(WHAT IS NEEDED) Reproduce exactly the lines below, from the first through the one containing "localparam int REM_W", and nothing more.

(RECORDS PROVIDED)

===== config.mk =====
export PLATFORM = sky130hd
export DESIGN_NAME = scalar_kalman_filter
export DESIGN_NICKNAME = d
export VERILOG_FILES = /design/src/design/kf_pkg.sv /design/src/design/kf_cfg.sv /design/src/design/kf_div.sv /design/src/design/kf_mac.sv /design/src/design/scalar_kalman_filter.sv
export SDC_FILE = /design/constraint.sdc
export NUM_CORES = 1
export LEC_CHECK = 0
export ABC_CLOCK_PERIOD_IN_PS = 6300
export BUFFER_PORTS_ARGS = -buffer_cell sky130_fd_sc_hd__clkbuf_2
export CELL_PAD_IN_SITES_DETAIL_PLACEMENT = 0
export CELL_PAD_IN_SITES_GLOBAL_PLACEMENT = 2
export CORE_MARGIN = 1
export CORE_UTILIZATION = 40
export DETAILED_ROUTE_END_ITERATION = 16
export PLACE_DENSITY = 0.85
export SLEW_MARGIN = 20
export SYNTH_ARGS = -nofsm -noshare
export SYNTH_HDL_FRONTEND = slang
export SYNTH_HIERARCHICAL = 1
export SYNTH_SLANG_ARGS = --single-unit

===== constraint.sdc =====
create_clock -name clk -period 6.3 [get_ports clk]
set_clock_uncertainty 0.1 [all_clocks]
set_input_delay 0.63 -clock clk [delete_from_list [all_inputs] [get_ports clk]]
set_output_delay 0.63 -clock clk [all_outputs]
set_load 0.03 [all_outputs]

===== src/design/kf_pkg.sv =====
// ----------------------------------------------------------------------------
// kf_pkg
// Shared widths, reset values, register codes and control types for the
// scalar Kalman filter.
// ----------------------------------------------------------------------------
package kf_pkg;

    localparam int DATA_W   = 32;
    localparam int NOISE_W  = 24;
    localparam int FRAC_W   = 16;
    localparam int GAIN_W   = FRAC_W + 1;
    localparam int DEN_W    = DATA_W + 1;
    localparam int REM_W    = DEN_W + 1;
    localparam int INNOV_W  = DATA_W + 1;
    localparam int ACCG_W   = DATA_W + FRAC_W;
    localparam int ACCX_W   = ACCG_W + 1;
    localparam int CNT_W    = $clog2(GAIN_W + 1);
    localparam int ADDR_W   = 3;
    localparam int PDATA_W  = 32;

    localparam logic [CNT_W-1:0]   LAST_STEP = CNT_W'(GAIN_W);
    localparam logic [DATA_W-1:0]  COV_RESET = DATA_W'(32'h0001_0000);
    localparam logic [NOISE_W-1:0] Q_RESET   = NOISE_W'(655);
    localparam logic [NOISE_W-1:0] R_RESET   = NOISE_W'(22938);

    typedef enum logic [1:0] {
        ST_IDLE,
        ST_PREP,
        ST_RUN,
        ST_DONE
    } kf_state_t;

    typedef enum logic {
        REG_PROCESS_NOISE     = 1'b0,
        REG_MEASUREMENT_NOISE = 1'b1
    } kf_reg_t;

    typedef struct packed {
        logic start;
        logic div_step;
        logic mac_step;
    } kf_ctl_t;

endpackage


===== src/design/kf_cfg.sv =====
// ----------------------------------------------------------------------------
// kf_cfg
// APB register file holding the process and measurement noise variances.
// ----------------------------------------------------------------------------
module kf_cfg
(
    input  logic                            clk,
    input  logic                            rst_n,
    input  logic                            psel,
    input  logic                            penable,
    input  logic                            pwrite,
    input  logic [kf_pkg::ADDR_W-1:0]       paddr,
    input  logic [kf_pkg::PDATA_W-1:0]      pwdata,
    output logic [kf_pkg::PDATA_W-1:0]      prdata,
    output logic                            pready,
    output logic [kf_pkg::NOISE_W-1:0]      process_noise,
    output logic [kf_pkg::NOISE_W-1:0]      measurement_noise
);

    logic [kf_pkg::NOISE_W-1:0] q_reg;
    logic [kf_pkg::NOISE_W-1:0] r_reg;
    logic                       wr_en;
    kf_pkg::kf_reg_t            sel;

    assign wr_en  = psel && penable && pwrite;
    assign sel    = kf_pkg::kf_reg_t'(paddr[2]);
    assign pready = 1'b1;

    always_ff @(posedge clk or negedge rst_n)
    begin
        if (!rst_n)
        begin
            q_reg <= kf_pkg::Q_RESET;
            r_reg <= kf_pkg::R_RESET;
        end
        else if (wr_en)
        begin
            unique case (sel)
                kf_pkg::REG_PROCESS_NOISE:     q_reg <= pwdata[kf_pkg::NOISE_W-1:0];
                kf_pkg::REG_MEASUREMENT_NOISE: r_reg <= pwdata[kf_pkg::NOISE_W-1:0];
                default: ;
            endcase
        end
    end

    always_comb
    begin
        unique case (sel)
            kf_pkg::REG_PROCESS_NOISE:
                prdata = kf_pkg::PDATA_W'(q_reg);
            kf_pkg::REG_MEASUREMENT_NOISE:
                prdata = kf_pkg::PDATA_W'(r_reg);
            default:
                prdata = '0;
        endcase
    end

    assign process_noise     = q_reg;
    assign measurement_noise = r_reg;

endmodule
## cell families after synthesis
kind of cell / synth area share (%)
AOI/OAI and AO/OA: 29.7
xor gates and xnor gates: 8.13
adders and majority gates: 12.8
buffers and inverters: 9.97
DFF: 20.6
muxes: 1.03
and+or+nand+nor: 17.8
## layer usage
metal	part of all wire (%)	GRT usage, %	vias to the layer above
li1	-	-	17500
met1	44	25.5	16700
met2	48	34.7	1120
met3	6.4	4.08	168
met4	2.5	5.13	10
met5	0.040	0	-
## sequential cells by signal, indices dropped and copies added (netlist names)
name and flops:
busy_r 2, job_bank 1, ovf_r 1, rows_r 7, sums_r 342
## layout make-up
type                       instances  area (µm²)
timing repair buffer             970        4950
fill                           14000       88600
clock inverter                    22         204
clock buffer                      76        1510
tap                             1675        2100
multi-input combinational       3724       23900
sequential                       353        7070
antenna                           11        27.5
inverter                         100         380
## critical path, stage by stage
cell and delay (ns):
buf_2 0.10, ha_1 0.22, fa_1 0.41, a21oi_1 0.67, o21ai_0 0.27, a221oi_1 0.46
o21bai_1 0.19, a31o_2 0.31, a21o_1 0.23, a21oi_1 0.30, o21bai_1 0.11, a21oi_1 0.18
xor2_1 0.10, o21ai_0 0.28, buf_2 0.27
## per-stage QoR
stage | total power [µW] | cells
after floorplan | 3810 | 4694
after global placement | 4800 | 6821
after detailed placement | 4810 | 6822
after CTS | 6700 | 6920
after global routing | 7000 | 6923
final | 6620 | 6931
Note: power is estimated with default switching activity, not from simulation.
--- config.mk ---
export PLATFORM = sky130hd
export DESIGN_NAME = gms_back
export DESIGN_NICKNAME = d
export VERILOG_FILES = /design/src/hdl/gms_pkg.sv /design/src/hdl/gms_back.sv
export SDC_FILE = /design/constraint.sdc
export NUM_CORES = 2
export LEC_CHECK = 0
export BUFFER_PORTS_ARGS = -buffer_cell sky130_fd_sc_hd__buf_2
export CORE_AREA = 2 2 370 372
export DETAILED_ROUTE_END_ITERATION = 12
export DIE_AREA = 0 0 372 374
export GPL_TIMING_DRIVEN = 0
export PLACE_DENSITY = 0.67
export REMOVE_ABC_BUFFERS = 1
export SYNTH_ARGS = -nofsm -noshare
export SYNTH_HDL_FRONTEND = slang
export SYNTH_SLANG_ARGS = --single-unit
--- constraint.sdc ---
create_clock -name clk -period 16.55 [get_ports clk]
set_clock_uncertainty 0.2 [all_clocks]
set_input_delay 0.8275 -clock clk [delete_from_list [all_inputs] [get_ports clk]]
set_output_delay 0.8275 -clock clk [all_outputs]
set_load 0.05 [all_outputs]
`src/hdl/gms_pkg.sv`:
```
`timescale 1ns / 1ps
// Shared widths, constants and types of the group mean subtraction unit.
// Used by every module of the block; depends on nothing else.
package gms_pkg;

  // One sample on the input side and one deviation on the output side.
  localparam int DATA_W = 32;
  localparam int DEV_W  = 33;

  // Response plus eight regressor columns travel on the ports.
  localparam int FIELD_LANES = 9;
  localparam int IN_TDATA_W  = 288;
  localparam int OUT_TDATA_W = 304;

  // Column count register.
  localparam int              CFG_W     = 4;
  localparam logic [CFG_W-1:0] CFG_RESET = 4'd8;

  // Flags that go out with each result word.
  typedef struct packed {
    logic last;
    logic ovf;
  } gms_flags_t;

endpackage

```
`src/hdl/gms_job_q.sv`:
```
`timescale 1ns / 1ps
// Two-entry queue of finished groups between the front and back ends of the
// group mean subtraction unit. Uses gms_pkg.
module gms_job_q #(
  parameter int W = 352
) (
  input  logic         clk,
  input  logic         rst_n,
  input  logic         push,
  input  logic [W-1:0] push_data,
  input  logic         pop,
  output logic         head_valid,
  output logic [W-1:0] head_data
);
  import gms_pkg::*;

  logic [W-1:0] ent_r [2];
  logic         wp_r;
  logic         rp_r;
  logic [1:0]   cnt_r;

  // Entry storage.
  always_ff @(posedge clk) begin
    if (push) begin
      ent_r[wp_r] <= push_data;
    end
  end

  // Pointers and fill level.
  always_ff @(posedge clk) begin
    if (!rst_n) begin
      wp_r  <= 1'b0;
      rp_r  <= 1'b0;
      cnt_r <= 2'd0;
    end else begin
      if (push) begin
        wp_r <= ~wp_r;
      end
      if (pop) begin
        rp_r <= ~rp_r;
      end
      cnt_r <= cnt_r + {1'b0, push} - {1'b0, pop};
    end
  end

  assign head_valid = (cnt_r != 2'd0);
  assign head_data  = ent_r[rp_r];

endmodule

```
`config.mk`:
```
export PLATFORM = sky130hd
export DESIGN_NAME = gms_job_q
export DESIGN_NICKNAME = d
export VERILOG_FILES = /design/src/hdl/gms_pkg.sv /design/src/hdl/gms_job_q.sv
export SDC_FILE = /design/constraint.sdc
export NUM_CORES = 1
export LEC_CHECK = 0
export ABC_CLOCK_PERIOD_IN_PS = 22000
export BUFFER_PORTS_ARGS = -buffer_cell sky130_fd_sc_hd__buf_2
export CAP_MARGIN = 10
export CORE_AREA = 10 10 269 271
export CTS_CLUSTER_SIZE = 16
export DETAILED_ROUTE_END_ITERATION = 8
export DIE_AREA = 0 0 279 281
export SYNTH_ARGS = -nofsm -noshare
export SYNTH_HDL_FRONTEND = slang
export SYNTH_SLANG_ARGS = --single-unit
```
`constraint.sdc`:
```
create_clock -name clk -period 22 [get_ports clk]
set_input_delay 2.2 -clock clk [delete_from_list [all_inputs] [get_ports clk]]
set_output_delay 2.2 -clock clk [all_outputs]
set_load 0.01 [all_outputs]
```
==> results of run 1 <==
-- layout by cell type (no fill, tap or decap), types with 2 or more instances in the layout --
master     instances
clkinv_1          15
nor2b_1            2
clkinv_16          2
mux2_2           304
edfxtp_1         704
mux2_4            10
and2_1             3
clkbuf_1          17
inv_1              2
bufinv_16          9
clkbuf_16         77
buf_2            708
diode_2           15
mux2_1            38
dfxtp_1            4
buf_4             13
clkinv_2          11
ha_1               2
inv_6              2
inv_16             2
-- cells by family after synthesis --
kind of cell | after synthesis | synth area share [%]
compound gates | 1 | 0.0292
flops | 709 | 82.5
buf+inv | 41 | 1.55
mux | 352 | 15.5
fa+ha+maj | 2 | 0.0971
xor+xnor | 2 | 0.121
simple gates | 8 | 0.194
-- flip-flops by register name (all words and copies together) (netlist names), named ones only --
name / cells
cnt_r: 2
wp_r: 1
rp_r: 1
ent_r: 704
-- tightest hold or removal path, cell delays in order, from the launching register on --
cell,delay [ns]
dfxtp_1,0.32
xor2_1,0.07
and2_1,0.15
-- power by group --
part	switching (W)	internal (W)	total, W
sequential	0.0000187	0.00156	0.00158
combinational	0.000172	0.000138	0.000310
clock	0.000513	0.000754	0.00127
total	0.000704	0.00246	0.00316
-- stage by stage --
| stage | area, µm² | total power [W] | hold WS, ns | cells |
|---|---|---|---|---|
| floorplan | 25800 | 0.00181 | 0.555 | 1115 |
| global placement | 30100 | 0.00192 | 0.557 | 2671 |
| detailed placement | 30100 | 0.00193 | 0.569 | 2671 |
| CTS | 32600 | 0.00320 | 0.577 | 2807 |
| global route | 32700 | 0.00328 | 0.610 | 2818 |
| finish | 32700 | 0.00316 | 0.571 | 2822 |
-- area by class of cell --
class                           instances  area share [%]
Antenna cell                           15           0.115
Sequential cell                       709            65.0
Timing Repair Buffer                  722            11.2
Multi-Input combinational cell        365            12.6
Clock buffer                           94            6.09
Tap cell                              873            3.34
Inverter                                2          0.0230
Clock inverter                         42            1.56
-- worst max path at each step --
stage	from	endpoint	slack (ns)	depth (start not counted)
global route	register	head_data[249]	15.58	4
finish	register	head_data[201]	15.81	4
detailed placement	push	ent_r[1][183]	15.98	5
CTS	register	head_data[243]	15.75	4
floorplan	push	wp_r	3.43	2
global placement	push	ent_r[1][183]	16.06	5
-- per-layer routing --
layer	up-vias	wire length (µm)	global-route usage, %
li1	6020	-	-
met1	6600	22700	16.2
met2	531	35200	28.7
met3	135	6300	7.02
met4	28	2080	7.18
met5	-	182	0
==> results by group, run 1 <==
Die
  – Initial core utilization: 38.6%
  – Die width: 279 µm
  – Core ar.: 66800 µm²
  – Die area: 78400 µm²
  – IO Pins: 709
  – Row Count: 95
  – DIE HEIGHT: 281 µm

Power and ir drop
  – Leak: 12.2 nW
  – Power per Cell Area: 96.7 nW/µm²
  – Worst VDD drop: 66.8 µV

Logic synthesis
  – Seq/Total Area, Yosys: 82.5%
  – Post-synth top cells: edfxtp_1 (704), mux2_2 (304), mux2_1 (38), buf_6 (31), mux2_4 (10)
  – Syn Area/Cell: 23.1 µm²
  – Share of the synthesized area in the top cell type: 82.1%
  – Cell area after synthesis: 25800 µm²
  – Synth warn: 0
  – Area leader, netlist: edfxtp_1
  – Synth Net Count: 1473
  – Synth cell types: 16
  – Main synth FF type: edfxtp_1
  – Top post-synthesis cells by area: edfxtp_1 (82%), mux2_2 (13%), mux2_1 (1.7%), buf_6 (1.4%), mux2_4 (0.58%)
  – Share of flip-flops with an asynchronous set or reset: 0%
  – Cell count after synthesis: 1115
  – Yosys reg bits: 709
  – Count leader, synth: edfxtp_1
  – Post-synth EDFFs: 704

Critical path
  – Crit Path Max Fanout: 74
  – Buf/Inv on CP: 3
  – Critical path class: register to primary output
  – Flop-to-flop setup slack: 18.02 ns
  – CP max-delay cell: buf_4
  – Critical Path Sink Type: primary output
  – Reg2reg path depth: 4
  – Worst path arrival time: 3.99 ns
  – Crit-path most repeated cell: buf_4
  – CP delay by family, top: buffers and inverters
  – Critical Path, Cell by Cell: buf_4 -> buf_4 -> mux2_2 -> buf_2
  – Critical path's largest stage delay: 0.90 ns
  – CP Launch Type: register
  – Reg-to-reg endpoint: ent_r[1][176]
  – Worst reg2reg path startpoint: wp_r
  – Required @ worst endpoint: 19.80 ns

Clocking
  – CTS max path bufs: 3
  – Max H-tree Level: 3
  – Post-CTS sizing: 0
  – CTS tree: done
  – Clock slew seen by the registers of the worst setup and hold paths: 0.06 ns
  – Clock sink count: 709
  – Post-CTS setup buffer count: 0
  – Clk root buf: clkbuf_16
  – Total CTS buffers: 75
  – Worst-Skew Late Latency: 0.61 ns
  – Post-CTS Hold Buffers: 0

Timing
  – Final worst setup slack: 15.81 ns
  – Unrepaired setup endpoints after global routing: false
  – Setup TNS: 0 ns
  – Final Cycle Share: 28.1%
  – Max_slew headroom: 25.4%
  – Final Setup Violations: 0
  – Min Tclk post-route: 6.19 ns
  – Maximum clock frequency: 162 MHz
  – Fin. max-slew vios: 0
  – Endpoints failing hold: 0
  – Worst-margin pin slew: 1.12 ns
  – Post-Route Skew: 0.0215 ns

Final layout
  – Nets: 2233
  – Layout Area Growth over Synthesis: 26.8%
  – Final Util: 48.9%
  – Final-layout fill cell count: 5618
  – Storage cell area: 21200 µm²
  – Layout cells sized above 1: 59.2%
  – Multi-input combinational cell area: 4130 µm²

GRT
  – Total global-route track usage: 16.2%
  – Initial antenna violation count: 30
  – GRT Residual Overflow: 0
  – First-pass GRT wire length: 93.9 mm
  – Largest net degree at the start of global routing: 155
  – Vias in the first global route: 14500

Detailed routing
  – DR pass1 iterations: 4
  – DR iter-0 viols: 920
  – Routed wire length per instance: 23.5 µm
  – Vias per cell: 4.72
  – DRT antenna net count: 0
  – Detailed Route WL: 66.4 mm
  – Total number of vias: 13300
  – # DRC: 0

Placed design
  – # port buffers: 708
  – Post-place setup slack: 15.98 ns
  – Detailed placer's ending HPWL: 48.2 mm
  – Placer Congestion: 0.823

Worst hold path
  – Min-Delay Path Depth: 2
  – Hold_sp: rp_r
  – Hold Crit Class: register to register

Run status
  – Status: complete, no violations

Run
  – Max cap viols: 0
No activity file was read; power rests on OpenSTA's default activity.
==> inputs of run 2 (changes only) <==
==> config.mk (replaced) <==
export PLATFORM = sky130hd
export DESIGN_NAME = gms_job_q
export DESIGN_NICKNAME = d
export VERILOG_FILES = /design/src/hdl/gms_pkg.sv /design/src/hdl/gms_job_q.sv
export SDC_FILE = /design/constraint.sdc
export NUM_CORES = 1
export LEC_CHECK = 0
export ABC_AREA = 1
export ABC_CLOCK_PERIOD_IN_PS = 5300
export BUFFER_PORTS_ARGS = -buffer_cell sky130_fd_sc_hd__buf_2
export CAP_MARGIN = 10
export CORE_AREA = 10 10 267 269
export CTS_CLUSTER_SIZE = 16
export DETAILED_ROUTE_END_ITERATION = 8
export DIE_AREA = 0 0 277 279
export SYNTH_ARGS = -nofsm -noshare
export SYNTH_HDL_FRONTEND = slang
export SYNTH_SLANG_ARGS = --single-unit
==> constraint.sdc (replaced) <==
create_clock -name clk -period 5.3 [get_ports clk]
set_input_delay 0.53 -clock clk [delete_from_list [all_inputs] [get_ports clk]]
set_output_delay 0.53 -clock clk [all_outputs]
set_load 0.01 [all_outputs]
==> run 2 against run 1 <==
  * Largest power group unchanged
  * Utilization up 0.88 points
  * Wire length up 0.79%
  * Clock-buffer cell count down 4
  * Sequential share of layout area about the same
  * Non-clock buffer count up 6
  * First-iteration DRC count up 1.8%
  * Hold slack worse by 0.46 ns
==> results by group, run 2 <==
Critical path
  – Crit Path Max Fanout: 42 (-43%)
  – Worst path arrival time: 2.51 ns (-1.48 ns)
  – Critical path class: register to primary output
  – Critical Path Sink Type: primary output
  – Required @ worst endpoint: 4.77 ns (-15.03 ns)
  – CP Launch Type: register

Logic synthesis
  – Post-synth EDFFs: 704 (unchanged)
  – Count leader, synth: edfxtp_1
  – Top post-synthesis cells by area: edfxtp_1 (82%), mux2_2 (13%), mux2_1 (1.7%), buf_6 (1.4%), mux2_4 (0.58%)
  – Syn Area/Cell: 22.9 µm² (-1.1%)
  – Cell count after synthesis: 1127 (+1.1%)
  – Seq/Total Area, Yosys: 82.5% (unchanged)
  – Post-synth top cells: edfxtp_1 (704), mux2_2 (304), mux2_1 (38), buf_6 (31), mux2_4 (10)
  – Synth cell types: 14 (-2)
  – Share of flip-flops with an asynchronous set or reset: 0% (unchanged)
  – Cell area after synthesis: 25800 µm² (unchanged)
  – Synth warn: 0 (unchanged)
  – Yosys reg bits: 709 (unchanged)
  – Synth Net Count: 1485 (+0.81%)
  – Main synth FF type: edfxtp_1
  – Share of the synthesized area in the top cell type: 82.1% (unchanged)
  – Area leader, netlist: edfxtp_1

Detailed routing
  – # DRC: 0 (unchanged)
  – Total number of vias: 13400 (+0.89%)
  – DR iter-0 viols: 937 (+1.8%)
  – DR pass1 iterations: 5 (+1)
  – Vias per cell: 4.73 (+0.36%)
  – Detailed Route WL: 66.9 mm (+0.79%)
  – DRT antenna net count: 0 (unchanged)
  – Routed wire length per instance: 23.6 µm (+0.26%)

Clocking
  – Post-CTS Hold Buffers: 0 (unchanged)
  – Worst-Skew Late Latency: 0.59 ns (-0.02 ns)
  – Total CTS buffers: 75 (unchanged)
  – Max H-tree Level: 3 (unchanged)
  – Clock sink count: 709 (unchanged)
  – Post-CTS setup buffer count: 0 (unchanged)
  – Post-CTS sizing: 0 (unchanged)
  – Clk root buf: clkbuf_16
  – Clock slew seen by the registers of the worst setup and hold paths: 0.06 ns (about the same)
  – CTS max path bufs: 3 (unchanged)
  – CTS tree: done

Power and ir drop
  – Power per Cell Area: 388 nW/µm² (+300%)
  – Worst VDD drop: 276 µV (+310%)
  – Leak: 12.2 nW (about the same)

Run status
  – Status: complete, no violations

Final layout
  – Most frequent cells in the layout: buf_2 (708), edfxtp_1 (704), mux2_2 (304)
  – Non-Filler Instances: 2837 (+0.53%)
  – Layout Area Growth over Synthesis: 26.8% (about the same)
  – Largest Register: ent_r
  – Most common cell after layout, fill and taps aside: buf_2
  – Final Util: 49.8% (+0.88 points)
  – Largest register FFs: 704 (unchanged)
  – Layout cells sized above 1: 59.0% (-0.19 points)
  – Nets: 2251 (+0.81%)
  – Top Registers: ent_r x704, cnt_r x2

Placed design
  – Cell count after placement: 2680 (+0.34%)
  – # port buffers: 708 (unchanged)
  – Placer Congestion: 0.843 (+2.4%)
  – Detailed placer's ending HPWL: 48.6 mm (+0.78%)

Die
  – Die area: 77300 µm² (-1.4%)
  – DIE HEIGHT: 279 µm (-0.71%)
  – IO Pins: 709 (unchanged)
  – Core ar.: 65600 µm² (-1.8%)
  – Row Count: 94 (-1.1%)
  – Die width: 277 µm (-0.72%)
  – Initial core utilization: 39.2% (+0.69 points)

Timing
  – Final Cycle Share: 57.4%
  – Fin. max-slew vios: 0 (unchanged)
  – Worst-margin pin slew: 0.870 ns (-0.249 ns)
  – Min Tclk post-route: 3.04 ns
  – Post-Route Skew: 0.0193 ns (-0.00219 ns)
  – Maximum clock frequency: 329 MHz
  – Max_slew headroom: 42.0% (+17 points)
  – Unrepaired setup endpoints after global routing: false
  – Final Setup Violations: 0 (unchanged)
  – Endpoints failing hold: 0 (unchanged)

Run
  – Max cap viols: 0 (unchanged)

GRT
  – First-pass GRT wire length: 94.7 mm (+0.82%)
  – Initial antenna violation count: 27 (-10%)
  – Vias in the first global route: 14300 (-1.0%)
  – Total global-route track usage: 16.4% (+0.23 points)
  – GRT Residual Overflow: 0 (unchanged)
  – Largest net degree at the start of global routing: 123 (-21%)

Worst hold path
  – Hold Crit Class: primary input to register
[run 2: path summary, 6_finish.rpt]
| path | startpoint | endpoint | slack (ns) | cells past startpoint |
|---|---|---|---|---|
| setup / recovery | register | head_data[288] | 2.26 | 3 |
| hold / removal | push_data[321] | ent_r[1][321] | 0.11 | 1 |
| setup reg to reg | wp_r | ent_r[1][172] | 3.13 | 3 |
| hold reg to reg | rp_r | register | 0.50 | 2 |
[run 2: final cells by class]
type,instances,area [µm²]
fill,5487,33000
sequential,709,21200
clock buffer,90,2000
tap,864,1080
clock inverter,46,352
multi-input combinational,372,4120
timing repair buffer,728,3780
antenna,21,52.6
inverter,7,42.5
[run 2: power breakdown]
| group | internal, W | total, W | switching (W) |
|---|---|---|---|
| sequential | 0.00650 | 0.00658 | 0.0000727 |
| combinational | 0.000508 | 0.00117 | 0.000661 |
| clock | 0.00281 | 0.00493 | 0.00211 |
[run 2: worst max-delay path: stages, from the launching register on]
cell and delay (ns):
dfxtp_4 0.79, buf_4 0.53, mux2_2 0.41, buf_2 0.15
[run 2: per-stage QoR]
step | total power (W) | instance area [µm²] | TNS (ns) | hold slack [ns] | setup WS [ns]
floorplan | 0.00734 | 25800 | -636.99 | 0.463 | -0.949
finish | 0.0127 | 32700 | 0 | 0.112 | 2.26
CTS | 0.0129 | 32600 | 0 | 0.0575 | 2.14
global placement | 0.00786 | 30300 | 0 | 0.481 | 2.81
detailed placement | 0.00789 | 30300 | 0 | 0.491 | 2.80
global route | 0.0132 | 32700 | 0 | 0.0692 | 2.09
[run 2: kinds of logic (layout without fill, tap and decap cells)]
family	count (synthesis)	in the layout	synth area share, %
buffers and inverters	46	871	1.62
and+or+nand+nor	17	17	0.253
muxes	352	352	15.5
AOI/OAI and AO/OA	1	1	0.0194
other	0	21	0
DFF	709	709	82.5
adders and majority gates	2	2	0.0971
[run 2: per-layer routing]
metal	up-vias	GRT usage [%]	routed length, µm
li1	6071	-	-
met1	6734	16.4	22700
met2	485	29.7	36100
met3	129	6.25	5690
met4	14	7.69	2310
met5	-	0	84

(RESULT)
===== config.mk =====
export PLATFORM = sky130hd
export DESIGN_NAME = scalar_kalman_filter
export DESIGN_NICKNAME = d
export VERILOG_FILES = /design/src/design/kf_pkg.sv /design/src/design/kf_cfg.sv /design/src/design/kf_div.sv /design/src/design/kf_mac.sv /design/src/design/scalar_kalman_filter.sv
export SDC_FILE = /design/constraint.sdc
export NUM_CORES = 1
export LEC_CHECK = 0
export ABC_CLOCK_PERIOD_IN_PS = 6300
export BUFFER_PORTS_ARGS = -buffer_cell sky130_fd_sc_hd__clkbuf_2
export CELL_PAD_IN_SITES_DETAIL_PLACEMENT = 0
export CELL_PAD_IN_SITES_GLOBAL_PLACEMENT = 2
export CORE_MARGIN = 1
export CORE_UTILIZATION = 40
export DETAILED_ROUTE_END_ITERATION = 16
export PLACE_DENSITY = 0.85
export SLEW_MARGIN = 20
export SYNTH_ARGS = -nofsm -noshare
export SYNTH_HDL_FRONTEND = slang
export SYNTH_HIERARCHICAL = 1
export SYNTH_SLANG_ARGS = --single-unit

===== constraint.sdc =====
create_clock -name clk -period 6.3 [get_ports clk]
set_clock_uncertainty 0.1 [all_clocks]
set_input_delay 0.63 -clock clk [delete_from_list [all_inputs] [get_ports clk]]
set_output_delay 0.63 -clock clk [all_outputs]
set_load 0.03 [all_outputs]

===== src/design/kf_pkg.sv =====
// ----------------------------------------------------------------------------
// kf_pkg
// Shared widths, reset values, register codes and control types for the
// scalar Kalman filter.
// ----------------------------------------------------------------------------
package kf_pkg;

    localparam int DATA_W   = 32;
    localparam int NOISE_W  = 24;
    localparam int FRAC_W   = 16;
    localparam int GAIN_W   = FRAC_W + 1;
    localparam int DEN_W    = DATA_W + 1;
    localparam int REM_W    = DEN_W + 1;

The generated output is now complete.